In the Appendix to this volume are given some long extracts from the laborious works of Prideaux and Shuckford, not on account of the deductions which those learned compilers have arrived at,-for these are often diametrically opposed to my own conclusions, but on account of the full information which they furnish on their respective subjects. The reader is thus saved the trouble of referring to the original works from which those extracts are taken.

It is also necessary to allude to an apparent omission of certain chapters which had at first entered into the plan of this work-i. e. concerning the two books of Chronicles, the Prophetical books, and others, known and admitted to be of late origin. The increasing bulk of the volume, and the completeness with which the subject seemed already to have been discussed, have been the cause why these chapters have not been added.
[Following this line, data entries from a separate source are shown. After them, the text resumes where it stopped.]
Context: an optimization exercise on an open-source flow, tuned for small area and a short achievable clock period. The choices shown serve that exercise and are no tape-out recipe. Only simulation tests tie the RTL to the original design; equivalence was not proved. No activity file was given, so power comes from the tool's default toggle rates.

### flow/config.mk
export PLATFORM = sky130hd
export DESIGN_NAME = mipsCore
export DESIGN_NICKNAME = mipsCore
export VERILOG_FILES = /design/flow/design.v
export SDC_FILE = /design/flow/constraint.sdc
export NUM_CORES = 4
export LEC_CHECK = 0
export CAP_MARGIN = 20
export CORE_MARGIN = 2
export CORE_UTILIZATION = 40
export SETUP_SLACK_MARGIN = 2.0
export SLEW_MARGIN = 20
### flow/constraint.sdc
create_clock -name core_clock -period 11.0 [get_ports {clk}]
set_input_delay 2.2000 -clock core_clock [delete_from_list [all_inputs] [get_ports {clk}]]
set_output_delay 2.2000 -clock core_clock [all_outputs]
set_load 0.01 [all_outputs]
Background: an optimization exercise with open tools, aiming at small area, a short achievable clock period and few clock cycles. Do not read the settings as production practice. Only simulation tests tie the RTL to the original design; equivalence was not proved.

==> design/flow/design.v <==
package rgu_pkg;
  typedef enum logic [2:0] {
    OP_NOP  = 3'd0,
    OP_MUL  = 3'd1,
    OP_SUB  = 3'd2,
    OP_ADD  = 3'd3,
    OP_HALF = 3'd4,
    OP_SQRT = 3'd5,
    OP_PUSH = 3'd6,
    OP_RSVD = 3'd7
  } op_e;
  typedef enum logic [2:0] {
    ST_IDLE,
    ST_FETCH,
    ST_RUN,
    ST_SQRT_WAIT,
    ST_FIFO_STALL
  } state_e;
  function automatic int insnWidth(input int rfAddrW);
    insnWidth = 4 + 3 * rfAddrW;
  endfunction
  function automatic int stopPos(input int rfAddrW);
    stopPos = 3 + 3 * rfAddrW;
  endfunction
  function automatic int opLsb(input int rfAddrW);
    opLsb = 3 * rfAddrW;
  endfunction
  function automatic int dstLsb(input int rfAddrW);
    dstLsb = 2 * rfAddrW;
  endfunction
  function automatic int srcALsb(input int rfAddrW);
    srcALsb = rfAddrW;
  endfunction
  function automatic int maxInt(input int a, input int b);
    maxInt = (a > b) ? a : b;
  endfunction
endpackage
module rgu_isqrt
#(
  parameter int DATA_W = 32,
  parameter int L0     = 4,
  parameter int IPC    = 3
) (
  input  logic                iClock,
  input  logic                iReset_n,
  input  logic                iLoad,
  input  logic [DATA_W-1:0]   iRadicand,
  output logic                oIter,
  output logic                oLast,
  output logic                oReady,
  output logic [DATA_W/2-1:0] oRoot
);
  localparam int HALF_W = DATA_W / 2;
  localparam int NCYC   = (HALF_W - L0) / IPC;    
  localparam int CNT_W  = $clog2(NCYC + 1);
  localparam int RAD_W  = DATA_W - 2 * L0;         
  logic [DATA_W-1:0] ldRad;
  logic [RAD_W-1:0]  radReg, itRad;
  logic [HALF_W+1:0] remReg, ldRem, itRem;
  logic [HALF_W-1:0] rootReg, ldRoot, itRoot;
  logic [CNT_W-1:0]  cnt;
  logic              iter, ready;
  always_comb begin
    logic [HALF_W+1:0] sh, tr;
    ldRad  = iRadicand;
    ldRem  = '0;
    ldRoot = '0;
    for (int i = 0; i < L0; i++) begin
      sh    = {ldRem[HALF_W-1:0], ldRad[DATA_W-1 -: 2]};
      tr    = {ldRoot, 2'b01};
      ldRad = {ldRad[DATA_W-3:0], 2'b00};
      if (sh >= tr) begin
        ldRem  = sh - tr;
        ldRoot = {ldRoot[HALF_W-2:0], 1'b1};
      end else begin
        ldRem  = sh;
        ldRoot = {ldRoot[HALF_W-2:0], 1'b0};
      end
    end
  end
  always_comb begin
    logic [HALF_W+1:0] sh, tr;
    itRad  = radReg;
    itRem  = remReg;
    itRoot = rootReg;
    for (int i = 0; i < IPC; i++) begin
      sh    = {itRem[HALF_W-1:0], itRad[RAD_W-1 -: 2]};
      tr    = {itRoot, 2'b01};
      itRad = {itRad[RAD_W-3:0], 2'b00};
      if (sh >= tr) begin
        itRem  = sh - tr;
        itRoot = {itRoot[HALF_W-2:0], 1'b1};
      end else begin
        itRem  = sh;
        itRoot = {itRoot[HALF_W-2:0], 1'b0};
      end
    end
  end
  always_ff @(posedge iClock or negedge iReset_n) begin
    if (!iReset_n) begin
      iter  <= 1'b0;
      ready <= 1'b0;
      cnt   <= '0;
    end else if (iLoad) begin
      iter  <= 1'b1;
      ready <= 1'b0;
      cnt   <= CNT_W'(NCYC - 1);
    end else if (iter) begin
      cnt <= cnt - 1'b1;
      if (cnt == '0) begin
        iter  <= 1'b0;
        ready <= 1'b1;
      end
    end
  end
  always_ff @(posedge iClock) begin
    radReg <= iLoad ? ldRad[DATA_W-1 -: RAD_W] : itRad;
    remReg <= iLoad ? ldRem : itRem;
    if (iLoad)     rootReg <= ldRoot;
    else if (iter) rootReg <= itRoot;
  end
  assign oIter  = iter;
  assign oLast  = iter && (cnt == '0);
  assign oReady = ready;
  assign oRoot  = rootReg;
endmodule
module ray_gen_sequencer
#(
  parameter  int DATA_W    = 32,
  parameter  int SCALE     = 16,
  parameter  int RF_ADDR_W = 5,
  parameter  int IP_W      = 6,
  parameter  int INSN_W    = rgu_pkg::insnWidth(RF_ADDR_W),
  localparam int HOST_AW   = rgu_pkg::maxInt(IP_W, RF_ADDR_W),
  localparam int HOST_DW   = rgu_pkg::maxInt(DATA_W, INSN_W)
) (
  input  logic               iClock,
  input  logic               iReset_n,
  input  logic               iStart,
  output logic               oBusy,
  output logic               oDone,
  input  logic               iFifoFull,
  output logic               oFifoPush,
  output logic [DATA_W-1:0]  oFifoData,
  input  logic               iHostSelect,
  input  logic               iHostWrite,
  input  logic               iHostInsn,
  input  logic [HOST_AW-1:0] iHostAddr,
  input  logic [HOST_DW-1:0] iHostData,
  output logic [HOST_DW-1:0] oHostData
);
  localparam int HALF_W   = DATA_W / 2;
  localparam int STOP_POS = rgu_pkg::stopPos(RF_ADDR_W);
  localparam int OP_LSB   = rgu_pkg::opLsb(RF_ADDR_W);
  localparam int DST_LSB  = rgu_pkg::dstLsb(RF_ADDR_W);
  localparam int SRCA_LSB = rgu_pkg::srcALsb(RF_ADDR_W);
  localparam int RA       = RF_ADDR_W;
  logic [INSN_W-1:0] imem [2**IP_W];
  logic [DATA_W-1:0] rf   [2**RF_ADDR_W];
  logic            busy;
  logic [IP_W-1:0] ip;                      
  logic            hostWe, startNow;
  assign hostWe   = !busy && iHostSelect && iHostWrite;
  assign startNow = !busy && iStart;
  logic              vR;
  logic [INSN_W-1:0] insnR;
  logic [2:0]        opR;
  logic [RA-1:0]     dstR, saR, sbR;
  logic              lastR, usesAR, usesBR, wrR, mulR, sqrtR, pushR;
  assign opR   = insnR[OP_LSB +: 3];
  assign dstR  = insnR[DST_LSB +: RA];
  assign saR   = insnR[SRCA_LSB +: RA];
  assign sbR   = insnR[0 +: RA];
  assign lastR = insnR[STOP_POS] || (ip == '0);
  assign mulR  = (opR == rgu_pkg::OP_MUL);
  assign sqrtR = (opR == rgu_pkg::OP_SQRT);
  assign pushR = (opR == rgu_pkg::OP_PUSH);
  assign wrR   = (opR == rgu_pkg::OP_MUL) || (opR == rgu_pkg::OP_SUB) ||
                 (opR == rgu_pkg::OP_ADD) || (opR == rgu_pkg::OP_HALF);
  assign usesBR = (opR == rgu_pkg::OP_MUL) || (opR == rgu_pkg::OP_SUB) ||
                  (opR == rgu_pkg::OP_ADD);
  assign usesAR = wrR || sqrtR || pushR;
  logic              v1, mul1, sqrt1, push1, alu1, sub1, half1;
  logic [RA-1:0]     dst1;
  logic [DATA_W-1:0] opA1, opB1, aluRes1;
  logic [DATA_W+HALF_W-1:0] pLo1;
  logic              v2;
  logic [RA-1:0]     dst2;
  logic [DATA_W-1:0] a2, c2, res2;
  logic [HALF_W:0]   bh2;
  logic              sqLoad, sqIter, sqLast, sqReady, uPend, hPend, sqWr, xfer;
  logic [RA-1:0]     uDst, hDst;
  logic [HALF_W-1:0] sqRoot, hRoot;
  rgu_isqrt #(.DATA_W(DATA_W)) uIsqrt (
    .iClock    (iClock),
    .iReset_n  (iReset_n),
    .iLoad     (sqLoad),
    .iRadicand (opA1),
    .oIter     (sqIter),
    .oLast     (sqLast),
    .oReady    (sqReady),
    .oRoot     (sqRoot)
  );
  logic stall1, stallR, issue, hzA1, hzSq, hzUnit, hzHold;
  logic cancelU, cancelH, cancelLd;
  logic readA1, readB1, readAU, readBU;
  assign readA1 = usesAR && (saR == dst1);
  assign readB1 = usesBR && (sbR == dst1);
  assign readAU = usesAR && (saR == uDst);
  assign readBU = usesBR && (sbR == uDst);
  assign stall1 = v1 && push1 && iFifoFull;
  assign hzA1   = v1 && (mul1 || sqrt1) && (readA1 || readB1);
  assign hzSq   = uPend && sqIter && (readAU || readBU);
  assign hzUnit = sqrtR && ((v1 && sqrt1) || (uPend && !xfer && !(sqLast && !hPend)));
  assign hzHold = uPend && sqReady && hPend && v2;
  assign stallR = stall1 || hzA1 || hzSq || hzUnit || hzHold;
  assign issue  = vR && !stallR;
  assign cancelU  = issue && (wrR || sqrtR) && (dstR == uDst);
  assign cancelH  = issue && (wrR || sqrtR) && (dstR == hDst);
  assign cancelLd = issue && (wrR || sqrtR) && (dstR == dst1);
  assign sqLoad = v1 && sqrt1;
  assign sqWr   = hPend && !v2;
  assign xfer   = uPend && sqReady && (!hPend || sqWr);
  logic [DATA_W-1:0] rfA, rfB, opA, opB;
  logic [INSN_W-1:0] imE, imO, w0, w1;
  logic [2**RF_ADDR_W-1:0] selA, selB;
  logic [2**(IP_W-1)-1:0]  selE, selO;
  logic [IP_W-1:0]         ipNext1;
  always_comb begin
    for (int i = 0; i < 2**RF_ADDR_W; i++) begin
      selA[i] = busy ? (saR == RA'(i))
                     : (!iHostInsn && (iHostAddr[RA-1:0] == RA'(i)));
      selB[i] = (sbR == RA'(i));
    end
    ipNext1 = ip + 1'b1;
    for (int j = 0; j < 2**(IP_W-1); j++) begin
      selE[j] = busy ? (ipNext1[IP_W-1:1] == (IP_W-1)'(j))
                     : (iHostInsn && !iHostAddr[0] && (iHostAddr[IP_W-1:1] == (IP_W-1)'(j)));
      selO[j] = busy ? (ip[IP_W-1:1] == (IP_W-1)'(j))
                     : (iHostInsn && iHostAddr[0] && (iHostAddr[IP_W-1:1] == (IP_W-1)'(j)));
    end
    rfA  = '0;
    rfB  = '0;
    imE  = '0;
    imO  = '0;
    for (int i = 0; i < 2**RF_ADDR_W; i++) begin
      rfA = rfA | (rf[i] & {DATA_W{selA[i]}});
      rfB = rfB | (rf[i] & {DATA_W{selB[i]}});
    end
    for (int j = 0; j < 2**(IP_W-1); j++) begin
      imE = imE | (imem[2*j]   & {INSN_W{selE[j]}});
      imO = imO | (imem[2*j+1] & {INSN_W{selO[j]}});
    end
  end
  assign oHostData = HOST_DW'(rfA) | HOST_DW'(imE) | HOST_DW'(imO);
  assign w0 = ip[0] ? imO : imE;
  assign w1 = ip[0] ? imE : imO;
  logic f1A, f1B, f2A, f2B, fsA, fsB;
  assign f1A = v1 && alu1 && (saR == dst1);
  assign f1B = v1 && alu1 && (sbR == dst1);
  assign f2A = v2 && (saR == dst2);
  assign f2B = v2 && (sbR == dst2);
  logic fuA, fuB;
  assign fsA = hPend && (saR == hDst);
  assign fsB = hPend && (sbR == hDst);
  assign fuA = uPend && sqReady && (saR == uDst);
  assign fuB = uPend && sqReady && (sbR == uDst);
  always_comb begin
    opA = rfA;
    opB = rfB;
    if (fsA) opA = {{(DATA_W-HALF_W){1'b0}}, hRoot};
    if (fsB) opB = {{(DATA_W-HALF_W){1'b0}}, hRoot};
    if (fuA) opA = {{(DATA_W-HALF_W){1'b0}}, sqRoot};
    if (fuB) opB = {{(DATA_W-HALF_W){1'b0}}, sqRoot};
    if (f1A) opA = aluRes1;
    if (f1B) opB = aluRes1;
    if (f2A && !f1A) opA = res2;
    if (f2B && !f1B) opB = res2;
  end
  always_comb begin
    if (half1)     aluRes1 = {opA1[DATA_W-1], opA1[DATA_W-1:1]};
    else if (sub1) aluRes1 = opA1 - opB1;
    else           aluRes1 = opA1 + opB1;
  end
  always_comb begin
    logic [HALF_W:0]          bb;
    logic [DATA_W:0]          m;
    logic                     neg, one, two;
    bb   = {opB1[HALF_W-1:0], 1'b0};
    pLo1 = '0;
    for (int i = 0; i < HALF_W/2; i++) begin
      neg  = bb[2*i+2];
      one  = bb[2*i+1] ^ bb[2*i];
      two  = (bb[2*i+2] & ~bb[2*i+1] & ~bb[2*i]) | (~bb[2*i+2] & bb[2*i+1] & bb[2*i]);
      m    = one ? {opA1[DATA_W-1], opA1} : (two ? {opA1, 1'b0} : '0);
      m    = m ^ {(DATA_W+1){neg}};
      pLo1 = pLo1 + ((DATA_W+HALF_W)'($signed(m)) << (2*i))
                  + ((DATA_W+HALF_W)'(neg) << (2*i));
    end
  end
  always_comb begin
    logic [DATA_W-1:0] m;
    logic              neg, one, two;
    res2 = c2;
    for (int i = 0; i < HALF_W/2; i++) begin
      neg  = bh2[2*i+2];
      one  = bh2[2*i+1] ^ bh2[2*i];
      two  = (bh2[2*i+2] & ~bh2[2*i+1] & ~bh2[2*i]) | (~bh2[2*i+2] & bh2[2*i+1] & bh2[2*i]);
      m    = one ? a2 : (two ? {a2[DATA_W-2:0], 1'b0} : '0);
      m    = m ^ {DATA_W{neg}};
      res2 = res2 + (m << (2*i)) + (DATA_W'(neg) << (2*i));
    end
  end
  logic vRn, v1n, v2n, uPendN, hPendN, doneNext;
  logic nop0, skip0, endAt0;
  assign nop0   = (w0[OP_LSB +: 3] == rgu_pkg::OP_NOP) || (w0[OP_LSB +: 3] == rgu_pkg::OP_RSVD);
  assign endAt0 = nop0 && (w0[STOP_POS] || (ip == '1));
  assign skip0  = nop0 && !endAt0;
  assign vRn     = startNow || (vR && !(issue && (lastR || endAt0)));
  assign v1n     = issue || stall1;
  assign v2n     = v1 && !stall1 && (alu1 || mul1);
  assign uPendN  = sqLoad ? !cancelLd : (uPend && !cancelU && !xfer);
  assign hPendN  = xfer ? !cancelU : (hPend && !cancelH && !sqWr);
  assign doneNext = busy && !(vRn || v1n || v2n || uPendN || hPendN);
  always_ff @(posedge iClock or negedge iReset_n) begin
    if (!iReset_n) begin
      busy   <= 1'b0;
      oDone  <= 1'b0;
      ip     <= '0;
      vR     <= 1'b0;
      v1     <= 1'b0;
      v2     <= 1'b0;
      uPend  <= 1'b0;
      hPend  <= 1'b0;
    end else begin
      busy   <= startNow || (busy && !doneNext);
      oDone  <= doneNext;
      vR     <= vRn;
      v1     <= v1n;
      v2     <= v2n;
      uPend  <= uPendN;
      hPend  <= hPendN;
      if (startNow)                ip <= IP_W'(1);
      else if (issue && !lastR)    ip <= skip0 ? ip + 2'd2 : ip + 1'b1;
    end
  end
  always_ff @(posedge iClock) begin
    if (startNow)
      insnR <= (hostWe && iHostInsn && (iHostAddr[IP_W-1:0] == '0))
               ? iHostData[INSN_W-1:0] : imem[0];
    else if (issue && !lastR)
      insnR <= skip0 ? w1 : w0;
    if (!stall1) begin
      opA1  <= opA;
      mul1  <= mulR;
      sqrt1 <= sqrtR;
      push1 <= pushR;
      alu1  <= (opR == rgu_pkg::OP_SUB) || (opR == rgu_pkg::OP_ADD) ||
               (opR == rgu_pkg::OP_HALF);
    end
    opB1  <= opB;
    dst1  <= dstR;
    sub1  <= (opR == rgu_pkg::OP_SUB);
    half1 <= (opR == rgu_pkg::OP_HALF);
    dst2 <= dst1;
    a2   <= opA1;
    bh2  <= mul1 ? opB1[DATA_W-1 -: HALF_W+1] : '0;
    c2   <= mul1 ? pLo1[SCALE +: DATA_W] : aluRes1;
    if (sqLoad) uDst <= dst1;
    if (xfer) begin
      hDst  <= uDst;
      hRoot <= sqRoot;
    end
  end
  logic              rfWe;
  logic [RA-1:0]     rfWaddr;
  logic [DATA_W-1:0] rfWdata;
  always_comb begin
    if (!busy) begin
      rfWe    = hostWe && !iHostInsn;
      rfWaddr = iHostAddr[RA-1:0];
      rfWdata = iHostData[DATA_W-1:0];
    end else begin
      rfWe    = v2 || sqWr;
      rfWaddr = v2 ? dst2 : hDst;
      rfWdata = v2 ? res2 : {{(DATA_W-HALF_W){1'b0}}, hRoot};
    end
  end
  always_ff @(posedge iClock) begin
    if (hostWe && iHostInsn) imem[iHostAddr[IP_W-1:0]] <= iHostData[INSN_W-1:0];
    if (rfWe) rf[rfWaddr] <= rfWdata;
  end
  assign oBusy     = busy;
  assign oFifoPush = v1 && push1 && !iFifoFull;
  assign oFifoData = opA1;
endmodule
==> design/flow/run.sh <==
#!/bin/bash
# synth_recipe.tcl (not shown) runs the flow's synth.tcl, then flattens the netlist and writes it again
# the make line also repeats each setting of config.mk as NAME=value (left out here)
make -C /OpenROAD-flow-scripts/flow DESIGN_CONFIG=/design/flow/config.mk WORK_HOME=/design/flow/orfs CLKGATE_MAP_FILE= SYNTH_SCRIPT=/design/flow/synth_recipe.tcl finish
==> design/flow/config.mk <==
export PLATFORM = sky130hd
export DESIGN_NAME = ray_gen_sequencer
export DESIGN_NICKNAME = ray_gen_sequencer
export VERILOG_FILES = /design/flow/design.v
export SDC_FILE = /design/flow/constraint.sdc
export NUM_CORES = 4
export LEC_CHECK = 0
export ABC_AREA = 1
export CAP_MARGIN = 20
export CORE_MARGIN = 2
export CORE_UTILIZATION = 50
export CTS_BUF_LIST = sky130_fd_sc_hd__clkbuf_8
export CTS_CLUSTER_DIAMETER = 50
export CTS_CLUSTER_SIZE = 20
export SETUP_SLACK_MARGIN = 4.2
export SLEW_MARGIN = 20
==> design/flow/constraint.sdc <==
create_clock -name core_clock -period 12.0 [get_ports {iClock}]
set_input_delay 2.4000 -clock core_clock [delete_from_list [all_inputs] [get_ports {iClock}]]
set_output_delay 2.4000 -clock core_clock [all_outputs]
set_load 0.01 [all_outputs]
==> summary.txt, run 1 <==
* Post-layout minimum cycle time at 7.97 ns
* #FFs+latches synth at roughly 2500
* Post-synth EDFFs at 2337
* Final ANT Viol Nets at 0
* Drt via density at 6.45
* Pin count of the biggest net entering global routing at 79
* WL met1 at around 210 mm
* Area Growth Syn to Fin at 14.6%
* Fin crit share at approximately two thirds
* Commonest non-fill, non-tap cell in the layout: nand2_1
* Filler cells at 23000
* Worst Path Required at between 10 and 15 ns
* Most frequent cells in the layout: nand2_1, edfxtp_1, inv_1, o21ai_0, buf_4
* Post-DP Area at 142000 sq um
* CTS Sinks at 2520
* Clock Path Buffers at 4
* WL met2 at 250 mm
* Setup_tns at 0 ns
* Worst-Skew Late Latency at between 1 and 1.5 ns
* CP Class: in -> reg
* Port bufs at 111
* Max Cap Violations at 0
* Root buf cell: clkbuf_8
* Sequential fraction of the synthesis area at 55.0%
* Crit path top cell by count: buf_4
* YS warnings at 2
* Die area at 273000 sq um
* Core area at between 200000 and 300000 sq um
* Via Count at 112000
* Worst setup SP type: input pin
* CTS Buf Count at 276
* Avg Inst Size Synth at 10.3 sq um
* Synthesized area at about 130000 sq um
* HP Class: reg -> reg
* Drt wl/cell at 33.5 um
* DRT Wirelength at between 500 and 600 mm
* DIE HEIGHT at approximately 520 um
* Placed insts at 16500
* Final GP Congestion at around 1.0
* Met3 WL at 74.9 mm
* RSZ-0062 raised after global routing: true
* Post-Layout Cell Count at 17400
* Initial antenna violation count at 42
* CP Max Fanout at 8
* Post-synth ARST share at 0.714%
* Number of global-route vias before repair at about 110k
* Synth Instances at roughly 13000
* Max H-tree Level at 5
* Slowest stage delay, CP at 0.36 ns
* Fin area at around 150000 sq um
* CTS tree: built
* Slew headroom at between 8 and 9%
* Predominant post-synthesis flop cell: edfxtp_1
* Initial Util at 50.2%
* GRT overflow at 0
* Overall Global Routing Usage at 41.8%
* Synth top area share at around 52%
* Crit path DAT at 8.91 ns
* Nature of the critical path endpoint: flip-flop
* Max-slew violation count at 0
* First-pass GRT wire length at 803 mm
* Final hold slack at ~0.44 ns
* Fmax at about 0.13 GHz
* Final #Nets at approximately 14000
* CP delay by family, top: buffers and inverters
* Buffers & Inverters on Critical Path at 36
* Pre-antenna DRT Iters at 11
* Die X at approximately 520 um
* Slowest stage cell, crit path: o22ai_4
* Netlist cell types at 76
* Tightest Pin Transition at 1.36 ns
* # setup viols final at 0
* Layout cell share with drive strength beyond 1 at 13.8%
* Top cells by area, synth: edfxtp_1, nand2_1, fa_1
* I/O pins at 112
* DR top layer: met5
* Initial DRC Count at 18000
* Clock Skews at ~0.11 ns
* Post-synth top area cell: edfxtp_1
* Status: finished clean
* Final Hold Viols at 0
* Residual DRC at 0
* Clock transition at path regs at 0.08 ns
* Site row count at 190
* Dpl hpwl at 382 mm
==> path summary, 6_finish.rpt <==
path,from,endpoint,slack [ns],depth (start not counted)
min in group asynchronous,iReset_n,v1,1.71,2
max in group asynchronous,iReset_n,busy,9.98,2
setup / recovery,iHostAddr[1],insnR[12],4.03,51
setup reg to reg,bh2[2],rf[2][25],4.37,31
hold / removal,uIsqrt.radReg[1],uIsqrt.radReg[7],0.44,2
hold reg to reg,uIsqrt.radReg[1],uIsqrt.radReg[7],0.44,2
==> kinds of logic (layout without fill, tap and decap cells) <==
kind of cell             Yosys count  count (layout)  synth area share [%]
AND/OR/NAND/NOR                 4458            4460                  13.8
AO/OA/AOI/OAI                   2525            2526                  12.4
flip-flops                      2520            2520                  55.0
buffers and inverters           2191            2981                  6.20
adder cells (fa/ha/maj)          671             671                  8.41
XOR/XNOR                         638             638                  4.17
multiplexers                       6               6                0.0447
other                              1              29               0.00279
==> metrics by stage <==
stage | worst slack (ns) | utilization, %
after floorplan | 4.31 | -
after global placement | 0.174 | 53.0
after detailed placement | 1.53 | 53.1
after CTS | 4.08 | 57.0
after global routing | 4.02 | 57.5
final | 4.03 | 57.5
==> routing by layer <==
layer,vias to the layer above,global-route usage (%)
li1,46700,-
met1,54900,54.1
met2,8627,61.9
met4,18,27.4
met5,-,0.0702
met3,1962,11.0
==> synthesized netlist by cell type, drive strengths merged (5+ instances only) <==
cell	count
o2111ai	55
edfxtp	2337
a221oi	270
a21boi	12
o31ai	9
a21o	16
o221ai	77
buf	79
xor2	566
clkbuf	504
nand2	3005
o211ai	113
a22oi	31
nand3	366
nand3b	15
dfrtp	18
nand4	254
nor2	547
xnor2	72
nor3b	7
dfxtp	165
or3	14
mux2i	6
o21a	12
or2	39
clkinv	32
inv	1576
ha	284
a2111oi	57
a211oi	72
a21oi	342
a22o	142
a31oi	36
o21bai	11
o21ai	789
fa	387
and3	9
o22ai	463
o41ai	5
and2	6
nor4	50
nor3	143
==> flip-flops by register name, indices dropped and copies added, names as in the netlist, 3 cells and up <==
| name | flops |
|---|---|
| opA1 | 32 |
| c2 | 32 |
| dst2 | 5 |
| hDst | 5 |
| uDst | 5 |
| bh2 | 17 |
| uIsqrt.remReg | 16 |
| imem | 1216 |
| insnR | 19 |
| ip | 6 |
| uIsqrt.cnt | 3 |
| opB1 | 32 |
| a2 | 32 |
| uIsqrt.rootReg | 16 |
| rf | 1024 |
| dst1 | 5 |
| uIsqrt.radReg | 24 |
| hRoot | 16 |
==> area by class of cell <==
cell class                 count  area, sq um  share of cell area (%)
sequential                  2520        73900                    48.0
multi-input combinational   8303        55100                    35.8
timing repair buffer         866         7810                    5.08
inverter                    1608         6310                    4.10
tap                         3552         4440                    2.89
clock buffer                 286         3940                    2.56
clock inverter               215         2250                    1.46
antenna                       27         67.6                  0.0439
timing repair inverter         6         38.8                  0.0252
==> repair_timing <==
item / CTS / global route
gates cloned: 7 / 6
buffers inserted: 244 / 55
hold buffers: 0 / 0
setup endpoints to repair: 342 / 350
gates resized for setup: 535 / 202
pin swaps: 119 / 103
==> tightest hold or removal path: cells and delay by family (launching register included) <==
kind               cells  cell delay [ns]
DFF                    1             0.31
AOI/OAI and AO/OA      1             0.05
and+or+nand+nor        1             0.04
Testbench counts, summed over its fixed seeds: cycles 13,488.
In the Introductory chapter of this work it is hinted that a similar inquiry has been instituted concerning the Christian Scriptures, or the books of the New Testament. The statement is certainly correct, but whether the result of the investigation will ever be made public, is a question that must be decided at a future time. The nature of the contemplated work, however it may involve some questions similar to those which are here started concerning the Old Testament, will of course be in many respects very different; for, whereas my object here has been to prove the Old Testament, in its actual form, to be a thousand years later than the date to which it is generally referred, yet no one has had the boldness to assert that the New Testament is not a relic of primitive Christian times.

Bampton, Sept. 20, 1850.

J. A. G.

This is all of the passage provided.